Established in December 1977 at Kalurghat in Chittagong, Desh was the first export-oriented readymade garment factory in Bangladesh. It was also the single largest and most modern garment-manufacturing unit in the sub-continent.
Bangladesh's first batch of exports was produced at Desh factory set up by the industry's pioneer Noorul Quader, father of Vidiya.
In 1991, a cyclone hit the factory and disrupted its production. It also received a serious blow when Quader died in 1998.
"Our garment business got stagnant and was very inefficient in the absence of my father,” said Vidiya.
When her father died, 18-year-old Vidiya was studying A-levels in London.
She attended Green Herald School in Dhaka and Roedean School in Brighton, England; studied LLB at Kings College of London and attended Bar-at-Law at the Inns of Court School of Law in London.
She returned to Bangladesh in 2005 and joined Barrister Rafique-ul-Huq's law firm in Dhaka, and worked for about six months.
"I gave up practising law as I wanted to do something on my own," she said.
She started with a trading firm of her family which has been working as an agent for Swiss company Buhler to market machinery for food milling sector. She also got involved in her family's another business of locomotive supplies to Bangladesh Railway.
In 2008, the family sat together and decided to run Desh Garments properly. Her mother and brother were reluctant to let Vidiya take such a responsibility at such an age. She had to convince them.
Vidiya appointed a German consultant and moved to Chittagong.
"Initially, nobody took me seriously. It was not very easy for me as I have had a very comfortable life."

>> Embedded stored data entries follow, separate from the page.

What follows belongs to an exercise in optimizing a design on an open flow for small area and a short achievable clock period; a production flow would make more cautious choices. No activity file was given, so power comes from the tool's default toggle rates.

==> inputs of nickel <==
// STDPmodel_4PWL
module STDPmodel_4PWL
(reset, clk, A_pre, A_post, start_replay_phase, W_previous, W_new);
export LEC_CHECK = 0
export CAP_MARGIN = 20
export CORE_MARGIN = 2
export CORE_UTILIZATION = 40
export SLEW_MARGIN = 20
create_clock -name core_clock -period 7.5 [get_ports {clk}]
run.sh (not shown) runs the stock make flow with config.mk's settings and CLKGATE_MAP_FILE= SYNTH_SCRIPT=/design/flow/synth_recipe.tcl, a recipe that flattens the netlist after the stock synthesis.
==> cedar: changes against nickel <==
ABC_CLOCK_PERIOD_IN_PS = 4000   (was not set)
SETUP_SLACK_MARGIN = 3.5   (was not set)
==> summary of the runs <==
Global-route usage: cedar is higher than nickel (1.1 points).
Design area: cedar is higher than nickel (17%).
cedar completed without violations. nickel went through all stages and came out clean.
In nickel the clock skew is higher than in cedar, by 0.024 ns.
Against nickel, the clock power of cedar is larger by about 5%.
In nickel the sequential share of layout area is higher than in cedar, by 4.6 points.
Total power: cedar is higher than nickel (15%).
Sequential cell count is the same in nickel and cedar.
Against nickel, the clock-buffer cell count of cedar is lower by 5.
Against nickel, the register-to-register slack of cedar is better by 0.58 ns.
In synthesized cell count, nickel and cedar do not differ.
This is an optimization exercise on Yosys and OpenROAD, whose aim is small area, not a production implementation.
Only simulation tests tie the RTL to the original design; equivalence was not proved.

[flow/run.sh]
#!/bin/bash
# The standard layout (the standard.sh: the standard synthesis and ORFS
# from floorplan to finish), with these changes to how the layout is made:
#  - at the start of the floorplan step, flow/downsize.tcl swaps every
#    combinational cell for the smallest cell of the same function; the
#    timing repair of the floorplan and later steps sizes up what is needed;
#  - the port buffers that global placement adds to every input and output
#    are sky130_fd_sc_hd__buf_1 cells instead of the default buffer;
#  - clock tree synthesis adds no dummy loads and uses clkbuf_8 buffers.
# make's full output goes to flow_make.log in this folder.
set -euo pipefail
here=$(pwd)
bash standard.sh \
  "PRE_FLOORPLAN_TCL=$here/flow/downsize.tcl" \
  "BUFFER_PORTS_ARGS=-buffer_cell sky130_fd_sc_hd__buf_1" \
  "CTS_ARGS=-sink_clustering_enable -repair_clock_nets -dont_use_dummy_load -buf_list sky130_fd_sc_hd__clkbuf_8" \
  finish > flow_make.log 2>&1
[flow/downsize.tcl]
# Sized-down start for the resizer: every combinational cell of the
# synthesized netlist is swapped for the smallest cell of the same function
# (same name but for the drive-strength suffix). Registers, tie cells and
# buffers are left as they are. The floorplan's and later stages' timing
# repair then size up what the timing needs.
set db [ord::get_db]
set n 0
set saved 0.0
foreach inst [[ord::get_db_block] getInsts] {
  set mname [[$inst getMaster] getName]
  if {![regexp {^(sky130_fd_sc_hd__([a-z0-9]+))_([0-9]+)$} $mname -> base func drive]} { continue }
  if {[regexp {^(df|edf|sdf|sed|dl|conb|buf|clkbuf|clkdly|dlygate|tap|fill|decap|diode)} $func]} { continue }
  set cur [$inst getMaster]
  set best $cur
  set best_area [expr {[$cur getWidth] * [$cur getHeight]}]
  foreach d {0 1 2 4 6 8 12 16} {
    set cand [$db findMaster "${base}_$d"]
    if {$cand == "NULL" || $cand == ""} { continue }
    set a [expr {[$cand getWidth] * [$cand getHeight]}]
    if {$a < $best_area} { set best $cand; set best_area $a }
  }
  if {$best != $cur} {
    set saved [expr {$saved + [$cur getWidth] * [$cur getHeight] - $best_area}]
    $inst swapMaster $best
    incr n
  }
}
puts "downsize.tcl: swapped $n cells to their smallest size, [expr {$saved / 1e6}] um2 less"
[standard.sh]
#!/bin/bash
# synth_recipe.tcl (not shown) runs the flow's synth.tcl, then flattens the netlist and writes it again
# the make line also repeats each setting of config.mk as NAME=value (left out here)
make -C /OpenROAD-flow-scripts/flow DESIGN_CONFIG=/design/flow/config.mk WORK_HOME=/design/flow/orfs CLKGATE_MAP_FILE= SYNTH_SCRIPT=/design/flow/synth_recipe.tcl "${@:-finish}"
[config.mk]
export PLATFORM = sky130hd
export DESIGN_NAME = draw_line
export DESIGN_NICKNAME = draw_line
export VERILOG_FILES = /design/flow/design.v
export SDC_FILE = /design/flow/constraint.sdc
export NUM_CORES = 4
export LEC_CHECK = 0
export CAP_MARGIN = 20
export CORE_MARGIN = 2
export CORE_UTILIZATION = 40
export SLEW_MARGIN = 20
export SYNTH_HIERARCHICAL = 1
export SYNTH_MINIMUM_KEEP_SIZE = 0
[constraint.sdc]
create_clock -name core_clock -period 14.0 [get_ports {clk}]
set_input_delay 2.8000 -clock core_clock [delete_from_list [all_inputs] [get_ports {clk}]]
set_output_delay 2.8000 -clock core_clock [all_outputs]
set_load 0.01 [all_outputs]
This design comes from an exercise in tuning for small area, a short achievable clock period and few clock cycles per item on the open sky130 flow, not from production work. In this exercise RTL edits were held to simulation tests only and were not proved equivalent to the original. Power figures rest on the tool's default switching activity, not on a simulated workload.

## action_config
module action_config
#(parameter
    C_S_AXI_ADDR_WIDTH = 16,
    C_S_AXI_DATA_WIDTH = 32
)(
    input                                   clk                   ,
    input                                   resetn                 ,
    input  wire [C_S_AXI_ADDR_WIDTH-1:0]   s_axi_AWADDR,
    input  wire                            s_axi_AWVALID,
    output wire                            s_axi_AWREADY,
    input  wire [C_S_AXI_DATA_WIDTH-1:0]   s_axi_WDATA,
    input  wire [C_S_AXI_DATA_WIDTH/8-1:0] s_axi_WSTRB,
    input  wire                            s_axi_WVALID,
    output wire                            s_axi_WREADY,
    output wire [1:0]                      s_axi_BRESP,
    output wire                            s_axi_BVALID,
    input  wire                            s_axi_BREADY,
    input  wire [C_S_AXI_ADDR_WIDTH-1:0]   s_axi_ARADDR,
    input  wire                            s_axi_ARVALID,
    output wire                            s_axi_ARREADY,
    output wire [C_S_AXI_DATA_WIDTH-1:0]   s_axi_RDATA,
    output wire [1:0]                      s_axi_RRESP,
    output wire                            s_axi_RVALID,
    input  wire                            s_axi_RREADY,
    output reg [31:0]                      data_collection_mode     ,
  ...
Size in the first run: ~670 flip-flops, roughly 0.026 sq mm of cells after synthesis.
Settings: LEC_CHECK=0, CAP_MARGIN=20, CORE_MARGIN=2, CORE_UTILIZATION=65, SETUP_SLACK_MARGIN=1.75, SLEW_MARGIN=60; clock period 4.0 ns.
standard.sh (not shown) runs the stock make flow with config.mk's settings and CLKGATE_MAP_FILE= SYNTH_SCRIPT=/design/flow/synth_recipe.tcl, a recipe that flattens the netlist after the stock synthesis.
==> flow/flow/run.sh <==
#!/bin/bash
# Standard ORFS flow, with small port buffers, large clock sink clusters and no CTS dummy loads.
set -e
export BUFFER_PORTS_ARGS="-buffer_cell sky130_fd_sc_hd__buf_1"
export CTS_ARGS="-sink_clustering_enable -repair_clock_nets -dont_use_dummy_load -sink_clustering_size 25 -sink_clustering_max_diameter 80"
bash standard.sh > standard.log 2>&1
The baseline ended with an error in I/O pin placement (3_2_place_iop), error PPL-0024.
Testbench counts at the start, summed over its fixed seeds: cycles 2,995, transactions 4,800.
Rerun with:
- CORE_UTILIZATION: 65 -> 55
- SETUP_SLACK_MARGIN: 1.75 -> 2.0
- TNS_END_PERCENT: default -> 0
What happened:
- The new run completed without violations
- synthesized cell count is unchanged
- synthesized area does not change
Rerun with:
- SETUP_SLACK_MARGIN: 2.0 -> 1.75
- TNS_END_PERCENT: 0 -> default
- worst hold slack loses 0.019 ns
- power hardly moves
- maximum frequency came out lower by 0.85%
- synthesized cell count stays the same
- sequential power stays flat
- clock power rises by about 1%
- combinational power barely changes
- count of clock-buffer cells in the layout rose by 1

She stationed herself at the factory in the port city for the next four years. She dedicated herself to the business. “I personally learnt almost everything by staying at the factory.”
She successfully turned the factory into an efficient and a compliant one in four years. “Workers are more disciplined today.”
She moved to Dhaka one and a half years ago. Now she visits the factory at least once a week.
Vidiya is now the group director of Desh Group, which has interests in packaging, distribution, IT and real estate. Although her mother is the chairman of the group and her elder brother is the managing director, she is the decision-maker in the company.
"I have been able to turn it around a bit. Not all families can sustain its business," she said. She gave credit to her father for her success.
"Abba [father] taught me everything. He groomed me up. I even learnt cooking from him. Living with my father was like being in another school."
The single-storey factory located on over 80,000sqft of land has 976 workers. "These workers are very nice."
Vidiya now plans to expand the production capacity of her factory, which could happen within this year. And the company will cash in on its expertise in shirt-making.
Now the factory produces 2 lakh shirts a month. Vidiya said she plans to double the capacity in two to three years adding another factory floor on top.
She said the group's packaging factory will also see expansion in the coming months.
The public limited company now exports its products to the US and the European Union. Desh Garments' buyers include Kohl's, Aldi and Li & Fung.
Vidiya said any woman who is planning to establish herself as an entrepreneur must prepare for the obstacles they would encounter. “It is not an easy world. You will have to be ready for the fight.”
“We have not diversified production yet. We still make shirts only and will continue to export this particular item.”
Also a director of Bangladesh Garment Manufacturers and Exporters Association, Vidiya is very hopeful about the sector's potential in the world market, as the industry is very competitive and has a huge workforce.
“Our future is very, very bright. I also think that the $50-billion export target by 2021 is within our ability. The government will have to create the right infrastructure. We will also have to educate the workforce as well as factory managers.”